High blood glucose may cause many structural or functional protein non-enzymatic glycation and ultimately generate advanced glycation end products (AGEs). The receptor for AGEs (RAGE) is a cell membrane receptor which locates mainly on the cell surface of vascular endothelial cells, smooth muscle cells (SMCs) and other cells. Some study found that RAGE combined with AGEs could induce oxidative stress, increase various cytokines and inflammatory cytokine production, promote inflammation, and cause atherosclerosis and microvascular complications in patients with diabetes mellitus (DM). DM is not only the specific risk factor for cardiovascular disease but severely reduces the benefits of coronary artery bypass grafting (CABG) by promoting vein graft disease. Vein graft failure occur secondary to the proliferation and migration of smooth muscle cells(SMCs) and deposition of extracellular matrix (ECM). The native biological behavior of SMCs and ECM milieu may significantly impact the tendency of a vessel for pathologic remodeling. But the influence of AGEs-RAGE on the phenotypic transformation, proliferation and migration of SMCs in SV is still not very clear. Moreover, the role of mitogen-activated protein kinase (MAPK) signaling pathway on matrix metalloproteinases-2 (MMP-2), MMP-9 gene expression in SMCs after the stimulation from AGEs-RAGE combination is still unknown. Therefore, the aims of this study is to clear the effect of AGEs-RAGE and MAPK signaling pathway on the phenotype and function SMCs in SV of patients with type 2 DM. We hope that this study for the role of AGEs-RAGE and MAPK signaling pathway on the phenotype and function of SMCs in SV may provide therapeutic targets to improve the remodeling of SV before coronary surgery and reduce or delay the occurrence of vein graft disease after CABG in patients with type 2 DM.
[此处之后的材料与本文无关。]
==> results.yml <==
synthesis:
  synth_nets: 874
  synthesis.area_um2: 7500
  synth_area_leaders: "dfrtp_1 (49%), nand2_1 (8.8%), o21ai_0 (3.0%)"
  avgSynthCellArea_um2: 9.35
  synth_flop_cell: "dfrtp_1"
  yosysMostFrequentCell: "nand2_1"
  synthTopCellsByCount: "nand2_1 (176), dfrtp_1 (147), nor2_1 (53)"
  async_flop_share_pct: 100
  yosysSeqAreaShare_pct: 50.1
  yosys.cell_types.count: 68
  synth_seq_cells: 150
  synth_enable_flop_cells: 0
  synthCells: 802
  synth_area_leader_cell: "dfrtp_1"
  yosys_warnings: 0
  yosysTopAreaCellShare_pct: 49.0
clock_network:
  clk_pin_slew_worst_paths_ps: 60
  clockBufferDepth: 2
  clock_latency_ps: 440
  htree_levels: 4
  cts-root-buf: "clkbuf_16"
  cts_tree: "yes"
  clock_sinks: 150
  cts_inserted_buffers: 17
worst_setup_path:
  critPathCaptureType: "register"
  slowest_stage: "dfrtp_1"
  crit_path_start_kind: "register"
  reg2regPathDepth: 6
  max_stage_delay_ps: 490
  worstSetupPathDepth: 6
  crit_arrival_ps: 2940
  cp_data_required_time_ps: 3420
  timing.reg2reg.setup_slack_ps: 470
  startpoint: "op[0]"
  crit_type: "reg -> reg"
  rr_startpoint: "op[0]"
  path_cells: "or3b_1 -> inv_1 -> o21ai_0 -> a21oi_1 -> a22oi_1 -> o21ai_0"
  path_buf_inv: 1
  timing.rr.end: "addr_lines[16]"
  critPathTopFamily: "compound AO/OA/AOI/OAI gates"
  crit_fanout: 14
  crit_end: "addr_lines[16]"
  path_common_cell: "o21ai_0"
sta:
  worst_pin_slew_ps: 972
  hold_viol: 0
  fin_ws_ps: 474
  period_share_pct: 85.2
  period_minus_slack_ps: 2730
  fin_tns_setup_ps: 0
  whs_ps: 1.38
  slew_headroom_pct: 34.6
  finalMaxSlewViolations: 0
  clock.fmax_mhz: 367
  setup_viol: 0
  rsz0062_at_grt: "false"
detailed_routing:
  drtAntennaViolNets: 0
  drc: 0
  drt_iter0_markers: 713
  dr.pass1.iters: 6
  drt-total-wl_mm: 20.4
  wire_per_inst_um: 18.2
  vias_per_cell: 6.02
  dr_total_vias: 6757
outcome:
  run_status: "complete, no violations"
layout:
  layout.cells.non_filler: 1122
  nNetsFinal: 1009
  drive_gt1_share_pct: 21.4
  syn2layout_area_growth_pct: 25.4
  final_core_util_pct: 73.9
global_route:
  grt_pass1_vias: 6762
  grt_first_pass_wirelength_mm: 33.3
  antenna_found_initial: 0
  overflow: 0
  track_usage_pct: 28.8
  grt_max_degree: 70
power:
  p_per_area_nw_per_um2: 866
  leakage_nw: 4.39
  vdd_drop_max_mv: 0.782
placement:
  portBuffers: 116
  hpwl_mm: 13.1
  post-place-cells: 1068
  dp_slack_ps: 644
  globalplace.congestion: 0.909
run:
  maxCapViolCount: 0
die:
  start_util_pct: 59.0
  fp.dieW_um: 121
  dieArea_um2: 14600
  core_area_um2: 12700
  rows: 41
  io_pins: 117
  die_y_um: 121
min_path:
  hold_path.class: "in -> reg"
冠状动脉搭桥术（CABG）是冠心病重要的治疗手段，但2型糖尿病（DM）患者CABG效果较差，其原因尚有待阐明。我们前期研究发现DM使得CABG前大隐静脉（SV）中细胞外基质表达失衡，加重SV重构和桥血管病变，但机制不清。已知高血糖产生的晚期糖基化终产物（AGEs）通过其受体RAGE激活MAPK信号通路，引起血管平滑肌细胞（SMC）表型和功能改变，并产生多种因子参与动脉粥样硬化发生发展。据此推测，AGEs-RAGE通过MAPK信号通路促进SV血管SMC表型转化、增殖、迁移是DM加重静脉桥病变的重要机制。本项目通过体外培养SV血管SMC和在体建立DM小鼠动-静脉搭桥模型，观察AGEs对SMC表型、功能、静脉桥重构及MMP-2/9的影响，明确AGEs-RAGE-MAPK信号通路的调控机制，探讨吡多胺的干预作用，为阐明DM引起SV病变的分子机制、改善DM患者CABG后静脉桥血管病变提供新思路。
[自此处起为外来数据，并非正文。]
===== config.mk =====
export PLATFORM = sky130hd
export DESIGN_NAME = abd_addr_phase
export DESIGN_NICKNAME = d
export VERILOG_FILES = /design/src/rtl/abd_pkg.sv /design/src/rtl/abd_odd_parity.sv /design/src/rtl/abd_addr_phase.sv
export SDC_FILE = /design/constraint.sdc
export NUM_CORES = 1
export LEC_CHECK = 0
export BUFFER_PORTS_ARGS = -buffer_cell sky130_fd_sc_hd__buf_2
export CORE_UTILIZATION = 56
export CTS_CLUSTER_DIAMETER = 120
export DETAILED_ROUTE_END_ITERATION = 10
export GPL_TIMING_DRIVEN = 0
export PLACE_DENSITY = 0.86
export SETUP_SLACK_MARGIN = 0.5
export SYNTH_ARGS = -nofsm -noshare
export SYNTH_HDL_FRONTEND = slang
export SYNTH_SLANG_ARGS = --single-unit

===== constraint.sdc =====
create_clock -name clk_sys -period 3.7 [get_ports clk_sys]
set_input_delay 0.74 -clock clk_sys [delete_from_list [all_inputs] [get_ports clk_sys]]
set_output_delay 0.74 -clock clk_sys [all_outputs]
set_load 0.02 [all_outputs]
本项目主要是针对AGE（晚期糖基化终产物）/RAGE（晚期糖基化终产物受体）在参与心脏搭桥手术（CABG）后静脉桥血管动脉粥样硬化的发生发展机制，并尝试在动物模型和临床药物上进行探究。在课题预实验过程中，我们首先在研究中发现，和动脉桥血管（乳内动脉）相比，只有静脉桥血管在AGE/RAGE的通路的激活条件下通过MAPK途径发生血管平滑肌的增殖。之后，我们继续抓住科研前沿热点，发现了环状RNAHIPK3（circRNA HIPK3）和微小RNA637（miRNA-637）在动脉粥样硬化中对平滑肌细胞的增殖和凋亡起到的作用。以上结果解决了部分动脉粥样硬化和CABG术后血管重构的机制问题。并在一项针对接受CABG手术的患者中发现，吸烟和被动吸烟通过MMP2和MMP9分子参与大隐静脉的重构和动脉粥样硬化的发生发展。在上述的研究基础的支持下，我们同时研究了在二叶式主动脉瓣畸形（BAV）及胸主动脉瘤（TAA）的发病机制和辅助诊断策略。由于BAV伴TAA的高发性以及其发生夹层和破裂风险的不可预知性，我们尝试研究sRAGE（可溶性晚期糖基化终产物受体）这一分子作为这一疾病风险性的血清标志物，也在体外实验中证实了其参与致病的潜在细胞通路。以上科研成果，首先在动脉粥样硬化的机制及桥血管的远期预后提供了科学依据，在其中发现的潜在细胞通路可以作为未来临床药物开发的新方向。第二，对于BAV这一高发的异常心脏瓣膜表型（全人口发病率1%-2%），以及其高风险性并发症TAA的研究可以在一定程度上为BAV伴TAA的外科手术时机提供科学的辅助决策。针对其发病机制的研究也可以作为延缓胸主动脉瘤进展药物研发的参考。